===== config.mk =====
export PLATFORM = sky130hd
export DESIGN_NAME = ssc_cfg_regs
export DESIGN_NICKNAME = d
export VERILOG_FILES = /design/src/include/ssc_pkg.sv /design/src/include/ssc_sysref_if.sv /design/src/rtl/ssc_sysref_delay.sv /design/src/rtl/ssc_cfg_regs.sv
export SDC_FILE = /design/constraint.sdc
export NUM_CORES = 1
export LEC_CHECK = 0
export ABC_AREA = 1
export BUFFER_PORTS_ARGS = -buffer_cell sky130_fd_sc_hd__buf_2
export CAP_MARGIN = 10
export CORE_MARGIN = 2
export CORE_UTILIZATION = 44
export CTS_CLUSTER_SIZE = 28
export DETAILED_ROUTE_END_ITERATION = 12
export PLACE_DENSITY = 0.66
export SLEW_MARGIN = 25
export SYNTH_ARGS = -nofsm -noshare
export SYNTH_HDL_FRONTEND = slang
export SYNTH_SLANG_ARGS = --single-unit

===== constraint.sdc =====
create_clock -name clk -period 3.7 [get_ports clk]
set_input_delay 0.74 -clock clk [delete_from_list [all_inputs] [get_ports clk]]
set_output_delay 0.74 -clock clk [all_outputs]
set_load 0.05 [all_outputs]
━━━━━━━━━━━━━━━━
> [To do]
The records above must be transcribed without a single omission.

> [Answer space]
===== config.mk =====
export PLATFORM = sky130hd
export DESIGN_NAME = ssc_cfg_regs
export DESIGN_NICKNAME = d
export VERILOG_FILES = /design/src/include/ssc_pkg.sv /design/src/include/ssc_sysref_if.sv /design/src/rtl/ssc_sysref_delay.sv /design/src/rtl/ssc_cfg_regs.sv
export SDC_FILE = /design/constraint.sdc
export NUM_CORES = 1
export LEC_CHECK = 0
export ABC_AREA = 1
export BUFFER_PORTS_ARGS = -buffer_cell sky130_fd_sc_hd__buf_2
export CAP_MARGIN = 10
export CORE_MARGIN = 2
export CORE_UTILIZATION = 44
export CTS_CLUSTER_SIZE = 28
export DETAILED_ROUTE_END_ITERATION = 12
export PLACE_DENSITY = 0.66
export SLEW_MARGIN = 25
export SYNTH_ARGS = -nofsm -noshare
export SYNTH_HDL_FRONTEND = slang
export SYNTH_SLANG_ARGS = --single-unit

===== constraint.sdc =====
create_clock -name clk -period 3.7 [get_ports clk]
set_input_delay 0.74 -clock clk [delete_from_list [all_inputs] [get_ports clk]]
set_output_delay 0.74 -clock clk [all_outputs]
set_load 0.05 [all_outputs]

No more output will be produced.